How many coin flips would you need to be sure that you will be coming out ahead? In other words, what is the "long run" for this particular game?

BruceZ
01-16-2006, 02:50 PM
[ QUOTE ]
Let's say you're playing a coin flipping game in which you will win $9 each time you win but lose $11 each time you lose. But because of inside information, you know that you will win 63% of each toss in the long run. Your opponent does not know this. This is obviously a +EV (14%) bet for you.

How many coin flips would you need to be sure that you will be coming out ahead? In other words, what is the "long run" for this particular game?

[/ QUOTE ]

You can never be "sure" to be ahead, but if you play long enough, you can obtain a probability of being ahead as close to 1 as you want without actually reaching 1. Convert the probability you want into standard deviations s, and then the number of flips is (s*SD/EV)^2. This is the long run for level of confidence s standard deviations. For example, to be 99.9% sure that you are ahead, s =~ 3.09 standard deviations. You can get s from the Excel function =NORMSINV(99.9%), where you insert whatever probability you want.

The EV is 0.63*9 + 0.37*(-11) = $1.60

The SD is sqrt[ 0.63*(9)^2 + 0.37*(11)^2 - (1.60)^2 ] =~ $9.66

So to be 99.9% sure of being ahead, you need (3.09*9.66/1.60)^2 = 348 flips.
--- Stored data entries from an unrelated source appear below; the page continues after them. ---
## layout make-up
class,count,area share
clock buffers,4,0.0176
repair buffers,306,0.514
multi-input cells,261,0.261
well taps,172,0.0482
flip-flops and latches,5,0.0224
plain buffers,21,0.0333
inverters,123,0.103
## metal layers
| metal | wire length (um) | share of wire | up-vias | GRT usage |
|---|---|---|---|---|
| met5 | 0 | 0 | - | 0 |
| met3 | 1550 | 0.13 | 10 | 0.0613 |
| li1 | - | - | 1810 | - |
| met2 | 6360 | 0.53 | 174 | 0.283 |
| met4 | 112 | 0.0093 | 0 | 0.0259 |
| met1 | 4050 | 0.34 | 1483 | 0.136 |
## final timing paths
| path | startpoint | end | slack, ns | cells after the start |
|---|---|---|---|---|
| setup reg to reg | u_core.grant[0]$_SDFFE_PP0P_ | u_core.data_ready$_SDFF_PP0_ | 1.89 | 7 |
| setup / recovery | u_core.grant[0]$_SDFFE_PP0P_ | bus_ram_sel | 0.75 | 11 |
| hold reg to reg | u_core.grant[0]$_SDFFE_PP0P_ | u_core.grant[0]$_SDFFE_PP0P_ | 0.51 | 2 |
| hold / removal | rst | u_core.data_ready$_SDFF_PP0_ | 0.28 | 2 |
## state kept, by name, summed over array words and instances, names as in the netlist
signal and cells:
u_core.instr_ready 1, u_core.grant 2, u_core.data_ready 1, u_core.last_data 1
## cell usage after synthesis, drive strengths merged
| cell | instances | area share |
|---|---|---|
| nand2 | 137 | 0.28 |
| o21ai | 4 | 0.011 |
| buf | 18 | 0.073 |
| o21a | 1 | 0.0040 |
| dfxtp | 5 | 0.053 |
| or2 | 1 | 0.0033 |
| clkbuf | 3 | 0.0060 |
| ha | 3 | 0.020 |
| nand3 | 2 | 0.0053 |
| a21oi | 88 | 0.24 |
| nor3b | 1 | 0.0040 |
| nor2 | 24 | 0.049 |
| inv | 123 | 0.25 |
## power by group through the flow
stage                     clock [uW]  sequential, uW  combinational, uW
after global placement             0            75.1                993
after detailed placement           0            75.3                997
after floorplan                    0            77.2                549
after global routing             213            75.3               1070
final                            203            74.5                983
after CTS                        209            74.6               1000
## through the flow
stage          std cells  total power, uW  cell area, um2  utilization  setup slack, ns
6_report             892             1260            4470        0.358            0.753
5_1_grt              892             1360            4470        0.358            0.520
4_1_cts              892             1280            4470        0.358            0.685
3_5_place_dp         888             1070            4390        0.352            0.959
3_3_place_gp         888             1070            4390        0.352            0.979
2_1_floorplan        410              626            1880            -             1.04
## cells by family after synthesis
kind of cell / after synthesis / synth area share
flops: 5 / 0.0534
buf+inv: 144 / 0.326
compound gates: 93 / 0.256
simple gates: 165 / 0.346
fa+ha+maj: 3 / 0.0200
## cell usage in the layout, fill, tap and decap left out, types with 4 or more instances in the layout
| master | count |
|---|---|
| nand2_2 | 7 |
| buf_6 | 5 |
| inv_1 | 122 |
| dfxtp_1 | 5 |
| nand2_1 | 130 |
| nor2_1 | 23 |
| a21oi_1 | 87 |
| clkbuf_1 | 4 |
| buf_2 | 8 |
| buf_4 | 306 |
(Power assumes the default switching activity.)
`config.mk`:
```
export PLATFORM = sky130hd
export DESIGN_NAME = smArithUnit
export DESIGN_NICKNAME = d
export VERILOG_FILES = /design/src/smArithPkg.sv /design/src/adder15.sv /design/src/multiply.sv /design/src/divide.sv /design/src/smArithUnit.sv
export VERILOG_INCLUDE_DIRS = /design/src
export SDC_FILE = /design/constraint.sdc
export NUM_CORES = 1
export LEC_CHECK = 0
export BUFFER_PORTS_ARGS = -buffer_cell sky130_fd_sc_hd__buf_2
export CORE_MARGIN = 2
export CORE_UTILIZATION = 55
export DETAILED_ROUTE_END_ITERATION = 10
export PLACE_DENSITY = 0.8
export SYNTH_ARGS = -nofsm -noshare
export SYNTH_HDL_FRONTEND = slang
export SYNTH_SLANG_ARGS = --single-unit
```
`constraint.sdc`:
```
create_clock -name clk -period 12.2 [get_ports clk]
set_clock_uncertainty 0.2 [all_clocks]
set_input_delay 1.83 -clock clk [delete_from_list [all_inputs] [get_ports clk]]
set_output_delay 1.83 -clock clk [all_outputs]
set_load 0.005 [all_outputs]
```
This is using a normal distribution to approximate the binomial distribution. See my next post for an exact calculation which gives 361 flips.

Some Pig
01-16-2006, 02:57 PM
Thanks.

Same numbers but this time we want to calculate how many number of coin flips will be needed to be close to the EV, which in this example is 14%?

BruceZ
01-16-2006, 05:22 PM
[ QUOTE ]
Thanks.

Same numbers but this time we want to calculate how many number of coin flips will be needed to be close to the EV, which in this example is 14%?

[/ QUOTE ]

First of all, I did an exact calculation of the first question using the binomial distribution rather than the normal approximation, and you need 361 flips to be better than a 99.9% chance of being ahead. At 348 flips, you have a 99.88% chance of being ahead, which is 3.05 standard deviations instead of 3.09. As a practical matter it doesn't make much difference, but it depends on how you want to do the problem. There is no closed form solution for the exact method; you have to use the Excel BINOMDIST function and trial and error starting with our estimate of 348. Here is the exact method:

Let N be the number of flips, and n be the number of flips that we win. The amount we win is 9*n - 11*(N - n). We want

P(9*n - 11*(N - n) < 0) < 0.1%

P(n < 11*N/20) < 0.1%

Type =Binomdist(11*N/20,N,0.63,true) in Excel where N is a cell reference, and adjust N so that this is less than 0.1%. This occurs at N = 361.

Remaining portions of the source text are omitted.